He was the son of the poet Tani Rokkoku (1729–1809). As his family were retainers of the Tayasu Family of descendants of the eighth Tokugawa shōgun, Bunchō inherited samurai status and received a stipend to meet the responsibilities this entailed. In his youth he began studying the painting techniques of the Kanō school under Katō Bunrei (1706–82). After Bunrei's death, Bunchō worked with masters of other schools, such as the literati painter Kitayama Kangen (1767–1801), and developed a wide stylistic range that included many Chinese, Japanese and European idioms.
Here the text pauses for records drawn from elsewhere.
This design comes from an exercise in tuning for small area on the open sky130 flow, not from production work.
The RTL was checked by simulation tests, not by an equivalence proof against the original design.
Power is estimated from default activity; no workload was simulated.

==> flow/design.v <==
module decode_stage_hz #(
  parameter int unsigned XLEN  = 32,
  parameter int unsigned NREGS = 32
) (
  input  logic            clk,
  input  logic            rst_n,
  input  logic            ifidValid,
  input  logic [31:0]     ifidInst,
  input  logic [31:0]     ifidPc,
  input  logic            flush,
  input  logic            regWriteEnable,
  input  logic [4:0]      writeReg,
  input  logic [XLEN-1:0] writeData,
  output logic            stall,
  output logic            idexValid,
  output logic [31:0]     idexPc,
  output logic [XLEN-1:0] idexData1,
  output logic [XLEN-1:0] idexData2,
  output logic [4:0]      idexRs1,
  output logic [4:0]      idexRs2,
  output logic [4:0]      idexRd,
  output logic [6:0]      idexFunc7,
  output logic [2:0]      idexFunc3,
  output logic [XLEN-1:0] idexImm,
  output logic [2:0]      idexExCtrl,
  output logic [2:0]      idexMemCtrl,
  output logic [1:0]      idexWbCtrl
);
  localparam logic [6:0] OpR     = 7'b0110011;
  localparam logic [6:0] OpIAlu  = 7'b0010011;
  localparam logic [6:0] OpLoad  = 7'b0000011;
  localparam logic [6:0] OpStore = 7'b0100011;
  localparam logic [6:0] OpBr    = 7'b1100011;
  localparam logic [6:0] OpJal   = 7'b1101111;
  localparam logic [6:0] OpJalr  = 7'b1100111;
  localparam logic [6:0] OpLui   = 7'b0110111;
  localparam logic [6:0] OpAuipc = 7'b0010111;
  localparam logic [3:0] ClNone  = 4'd0;
  localparam logic [3:0] ClR     = 4'd1;
  localparam logic [3:0] ClIAlu  = 4'd2;
  localparam logic [3:0] ClLoad  = 4'd3;
  localparam logic [3:0] ClStore = 4'd4;
  localparam logic [3:0] ClBr    = 4'd5;
  localparam logic [3:0] ClJal   = 4'd6;
  localparam logic [3:0] ClJalr  = 4'd7;
  localparam logic [3:0] ClU     = 4'd8;
  logic [6:0] opcode;
  logic [4:0] rs1, rs2;
  assign opcode = ifidInst[6:0];
  assign rs1    = ifidInst[19:15];
  assign rs2    = ifidInst[24:20];
  logic        v_q, keep_q;
  logic [31:0] pc_r;
  logic [24:0] ins_r;    
  logic [3:0]  cl_r;
  logic [31:0] pc_q;
  logic [24:0] ins_q;
  logic [3:0]  cl_q;
  assign pc_q  = pc_r & {32{keep_q}};
  assign ins_q = ins_r & {25{keep_q}};
  assign cl_q  = cl_r;
  logic [31:1][XLEN-1:0] rf_q;
  logic [31:1]           wr_q;
  logic [31:1]           we;
  for (genvar g = 1; g < 32; g++) begin : g_rf
    assign we[g] = regWriteEnable && (writeReg == g);
    always_ff @(posedge clk) begin
      if (we[g]) rf_q[g] <= writeData;
    end
    always_ff @(posedge clk or negedge rst_n) begin
      if (!rst_n)     wr_q[g] <= 1'b0;
      else if (we[g]) wr_q[g] <= 1'b1;
    end
  end
  logic [3:0] lo1, lo2;
  logic [7:0] hi1, hi2;
  always_comb begin
    for (int j = 0; j < 4; j++) begin
      lo1[j] = (ins_r[9:8] == j);
      lo2[j] = (ins_r[14:13] == j);
    end
    for (int j = 0; j < 8; j++) begin
      hi1[j] = (ins_r[12:10] == j) & keep_q;
      hi2[j] = (ins_r[17:15] == j) & keep_q;
    end
  end
  logic [31:1] en1, en2;
  always_comb begin
    for (int i = 1; i < 32; i++) begin
      en1[i] = lo1[i % 4] & hi1[i / 4] & wr_q[i];
      en2[i] = lo2[i % 4] & hi2[i / 4] & wr_q[i];
    end
  end
  logic [10:0][XLEN-1:0] g1, g2;
  always_comb begin
    for (int k = 0; k < 10; k++) begin
      g1[k] = ~(({XLEN{en1[3*k+1]}} & rf_q[3*k+1]) |
                ({XLEN{en1[3*k+2]}} & rf_q[3*k+2]) |
                ({XLEN{en1[3*k+3]}} & rf_q[3*k+3]));
      g2[k] = ~(({XLEN{en2[3*k+1]}} & rf_q[3*k+1]) |
                ({XLEN{en2[3*k+2]}} & rf_q[3*k+2]) |
                ({XLEN{en2[3*k+3]}} & rf_q[3*k+3]));
    end
    g1[10] = ~({XLEN{en1[31]}} & rf_q[31]);
    g2[10] = ~({XLEN{en2[31]}} & rf_q[31]);
  end
  assign idexData1 = ~(g1[0] & g1[1] & g1[2] & g1[3]) | ~(g1[4] & g1[5] & g1[6] & g1[7]) |
                     ~(g1[8] & g1[9] & g1[10]);
  assign idexData2 = ~(g2[0] & g2[1] & g2[2] & g2[3]) | ~(g2[4] & g2[5] & g2[6] & g2[7]) |
                     ~(g2[8] & g2[9] & g2[10]);
  logic [3:0] cl_d;
  always_comb begin
    case (opcode)
      OpR:            cl_d = ClR;
      OpIAlu:         cl_d = ClIAlu;
      OpLoad:         cl_d = ClLoad;
      OpStore:        cl_d = ClStore;
      OpBr:           cl_d = ClBr;
      OpJal:          cl_d = ClJal;
      OpJalr:         cl_d = ClJalr;
      OpLui, OpAuipc: cl_d = ClU;
      default:        cl_d = ClNone;
    endcase
  end
  logic uses_rs2, load_use;
  assign uses_rs2 = (opcode == OpR) || (opcode == OpStore) || (opcode == OpBr);
  assign load_use = ifidValid && v_q && (cl_q == ClLoad) &&
                    (ins_q[4:0] != 5'd0) &&
                    ((ins_q[4:0] == rs1) || ((ins_q[4:0] == rs2) && uses_rs2));
  assign stall = load_use && !flush;
  logic take;
  assign take = !flush && !load_use;
  always_ff @(posedge clk or negedge rst_n) begin
    if (!rst_n) begin
      v_q    <= 1'b0;
      keep_q <= 1'b0;
    end else begin
      v_q    <= take && ifidValid;
      keep_q <= take;
    end
  end
  always_ff @(posedge clk) begin
    pc_r  <= ifidPc;
    ins_r <= ifidInst[31:7];
    cl_r  <= cl_d;
  end
  logic [31:0] inst;
  assign inst = {ins_q, 7'd0};
  logic s;
  assign s = inst[31];
  always_comb begin
    idexExCtrl  = 3'b000;
    idexMemCtrl = 3'b000;
    idexWbCtrl  = 2'b00;
    idexImm     = '0;
    case (cl_q)
      ClR: begin
        idexExCtrl = 3'b010; idexWbCtrl = 2'b10;
      end
      ClIAlu: begin
        idexExCtrl = 3'b110; idexWbCtrl = 2'b10;
        idexImm = {{20{s}}, inst[31:20]};
      end
      ClLoad: begin
        idexExCtrl = 3'b100; idexMemCtrl = 3'b010; idexWbCtrl = 2'b11;
        idexImm = {{20{s}}, inst[31:20]};
      end
      ClStore: begin
        idexExCtrl = 3'b100; idexMemCtrl = 3'b001;
        idexImm = {{20{s}}, inst[31:25], inst[11:7]};
      end
      ClBr: begin
        idexExCtrl = 3'b001; idexMemCtrl = 3'b100;
        idexImm = {{19{s}}, s, inst[7], inst[30:25], inst[11:8], 1'b0};
      end
      ClJal: begin
        idexExCtrl = 3'b111; idexMemCtrl = 3'b100; idexWbCtrl = 2'b10;
        idexImm = {{11{s}}, s, inst[19:12], inst[20], inst[30:21], 1'b0};
      end
      ClJalr: begin
        idexExCtrl = 3'b111; idexMemCtrl = 3'b100; idexWbCtrl = 2'b10;
        idexImm = {{20{s}}, inst[31:20]};
      end
      ClU: begin
        idexExCtrl = 3'b111; idexWbCtrl = 2'b10;
        idexImm = {inst[31:12], 12'b0};
      end
      default: ;
    endcase
    if (!v_q) begin
      idexExCtrl  = 3'b000;
      idexMemCtrl = 3'b000;
      idexWbCtrl  = 2'b00;
    end
  end
  assign idexValid = v_q;
  assign idexPc    = pc_q;
  assign idexFunc7 = ins_q[24:18];
  assign idexRs2   = ins_q[17:13];
  assign idexRs1   = ins_q[12:8];
  assign idexFunc3 = ins_q[7:5];
  assign idexRd    = ins_q[4:0];
endmodule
He rose to particular prominence as the retainer of Matsudaira Sadanobu (1759–1829), genetic son of the Tayasu who was adopted into the Matsudaira family before becoming chief senior councilor (rōjū shuza; 老中首座) of the Tokugawa Shogunate in 1787. Bunchō is best known for his idealized landscapes in the literati style (Nanga or Bunjinga).

== Style ==
Unlike most bunjinga painters of his time, however, Bunchō was an extremely eclectic artist, painting idealized Chinese landscapes, actual Japanese sites, and poetically inspired traditional scenery. He also painted portraits of his contemporaries (such as Ono Ranzan and Kimura Kenkadō), as well as imagined images of such Chinese literati heroes as Su Shi and Tao Yuanming. Since travel outside Japan was forbidden under the Tokugawa shogunate, Bunchō was unable to study in China; he spent many years traveling around Japan, studying Chinese, Japanese, and Western art (洋画, Yōga).

Watanabe Kazan, Sakai Hōitsu and Takaku Aigai were among his disciples. One of his pupils was the renowned painter Okuhara Seiko.